**Available data:**
# # # #
This is an optimization exercise on Yosys and OpenROAD, whose aim is small area and a short achievable clock period, not a production implementation.
RTL that was checked went through simulation tests only; none was proved equivalent to the original.
No activity file was given, so power comes from the tool's default toggle rates.

Setup of run A:
Design long_acc4, start of the top module:
module long_acc4 (
    input  wire         clk,
    input  wire         rst,
    input  wire [1:0]   cmd,
    input  wire [8:0]   open_w,
    input  wire [5:0]   open_c,
    input  wire         open_clamp,
    input  wire         open_lost,
    input  wire [3:0]   fmt_a,
    input  wire [15:0]  a,
    input  wire [7:0]   scale_a,
    input  wire [3:0]   fmt_b,
    input  wire [63:0]  b,
    input  wire [31:0]  scale_b,
    output reg          out_valid,
    output wire [511:0] out_acc,
    output wire         out_clamp,
    output wire         out_lost
);
Size: roughly 9,400 cells after synthesis, about 890 flip-flops.
Settings: LEC_CHECK=0, CAP_MARGIN=20, CORE_MARGIN=2, CORE_UTILIZATION=35, CTS_CLUSTER_DIAMETER=110, CTS_CLUSTER_SIZE=22, SLEW_MARGIN=20; clock period 26.0 ns.
standard.sh (not shown) runs the stock make flow with config.mk's settings and CLKGATE_MAP_FILE= SYNTH_SCRIPT=/design/flow/synth_recipe.tcl, a recipe that flattens the netlist after the stock synthesis.
==> flow/flow/run.sh <==
#!/bin/bash
# The standard layout, with plain buffers (not delay buffers) on the ports and
# timing repair aimed at 19.3 ns of setup slack.
set -uo pipefail
export BUFFER_PORTS_ARGS="-buffer_cell sky130_fd_sc_hd__buf_1"
export SETUP_SLACK_MARGIN=19.3
bash standard.sh > standard.log 2>&1
[inputs] run B vs run A
diff --git a/flow/design.v b/flow/design.v
--- a/flow/design.v
+++ b/flow/design.v
@@ -400,18 +400,19 @@
         .ef(ia_ef), .sc(ia_sc), .tz(ia_tz)
     );
     lt_booth u_booth (.a(ia_v), .one(ia_one), .two(ia_two), .ng(ia_ng));
     reg         updD, rdD, clrD, oclD, olsD;
     reg [3:0]   faD, fbD;
     reg         anD, aiD, azD;
-    reg [8:0]   aeD;         
+    reg [7:0]   aeD, asD;
     reg [3:0]   atD;
     reg [5:0]   oneD, twoD, ngD;
     reg [3:0]   negD;
     reg [11:0]  bvD  [0:3];
-    reg [8:0]   beD  [0:3];  
+    reg [7:0]   beD  [0:3];
+    reg [7:0]   bsD  [0:3];
     reg [3:0]   bnD, biD;
     reg signed [8:0] win_w;
     reg [5:0]   c_d;
     always @(posedge clk) begin
         updD <= !rst && (cmd == CMD_UPDATE);
         rdD  <= !rst && (cmd == CMD_READ);
@@ -420,13 +421,14 @@
         olsD <= !rst && open_lost;
         faD  <= fmt_a;
         fbD  <= fmt_b;
         anD  <= ia_nan;
         aiD  <= ia_inf;
         azD  <= ia_nz;
-        aeD  <= {1'b0, ia_ef} + {1'b0, ia_sc};
+        aeD  <= ia_ef;
+        asD  <= ia_sc;
         atD  <= ia_tz;
         oneD <= ia_one;
         ngD  <= ia_ng;
         twoD <= ia_two;
         if (rst) begin
             win_w <= 9'sd0;
@@ -447,23 +449,24 @@
                 .fmt(fmt_b), .x(b[16*j +: 16]), .scale(scale_b[8*j +: 8]),
                 .is_nan(ib_nan), .is_inf(ib_inf), .fs(ib_fs), .v(ib_v), .nz(ib_nz),
                 .ef(ib_ef), .sc(ib_sc), .tz(ib_tz)
             );
             always @(posedge clk) begin
                 bvD[j] <= ib_v;
-                beD[j] <= {1'b0, ib_ef} + {1'b0, ib_sc};
+                beD[j] <= ib_ef;
+                bsD[j] <= ib_sc;
                 bnD[j] <= ib_nan;
                 biD[j] <= ib_inf;
                 negD[j] <= ia_fs ^ ib_fs;
             end
         end
     endgenerate
     wire signed [9:0] bias_a, bias_b;
     lt_bias u_bias_a (.fmt(faD), .b(bias_a));
     lt_bias u_bias_b (.fmt(fbD), .b(bias_b));
-    wire signed [11:0] sh0 = $signed({3'd0, aeD})
+    wire signed [11:0] sh0 = $signed({4'd0, aeD}) + $signed({4'd0, asD})
                            + bias_a + bias_b - win_w;
     wire signed [11:0] kk  = $signed({5'd0, ~c_d[5:0]}) + 12'sd64;
     wire signed [11:0] sp0 = sh0 + 12'sd22;
     wire signed [11:0] dk  = kk - sh0;
     wire signed [11:0] lt0 = -(sh0 + $signed({8'd0, atD}));
     reg         rdM, clrM, oclM, olsM, updM;
@@ -484,13 +487,13 @@
             lt_tz u_tz (.v(bvD[j]), .tz(btz));
             wire b_nz   = (bvD[j] != 12'd0) && !bnD[j] && !biD[j];
             wire nz     = azD && b_nz;
             wire nan    = anD || bnD[j];
             wire inf    = !nan && (aiD || biD[j]);
             wire inf_nz = inf && (aiD || azD) && (biD[j] || b_nz);
-            wire        [8:0]  e  = beD[j];
+            wire        [8:0]  e  = {1'b0, beD[j]} + {1'b0, bsD[j]};
             wire signed [11:0] sp = sp0 + $signed({3'd0, e});
             wire signed [11:0] d  = dk - $signed({3'd0, e});
             wire               lt = $signed({2'd0, e + {5'd0, btz}}) < lt0;
             wire [7:0] s8  = !(updD && nz) ? 8'hF0 : sp[11] ? 8'h00 : sp[7:0];
             wire [4:0] dc  = (updD && nz && !d[11] && (d < 12'sd22)) ? d[4:0] : 5'd31;
             wire       frc = updD && (inf_nz || (nz && d[11]));
==> comparison <==
When the final numbers for run A and run B were put side by side, the relative max-transition margin turned out to be greater in run B.
Run A → run B: detailed placement HPWL went down, net count after synthesis went down, flip-flop and latch power went down, total vias in the final route went down, floorplan die area went up.
On starting utilization of the core area, run A and run B are neck and neck.
Peak per-stage delay on the critical path, run A and run B: lower on run B
For run A, only the layout was checked, not whether the RTL still works.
# # # #
**What you need to do:** Copy all lines of the listing above that contain the string "power".

**Output of the task:**
No activity file was given, so power comes from the tool's default toggle rates.
Run A → run B: detailed placement HPWL went down, net count after synthesis went down, flip-flop and latch power went down, total vias in the final route went down, floorplan die area went up.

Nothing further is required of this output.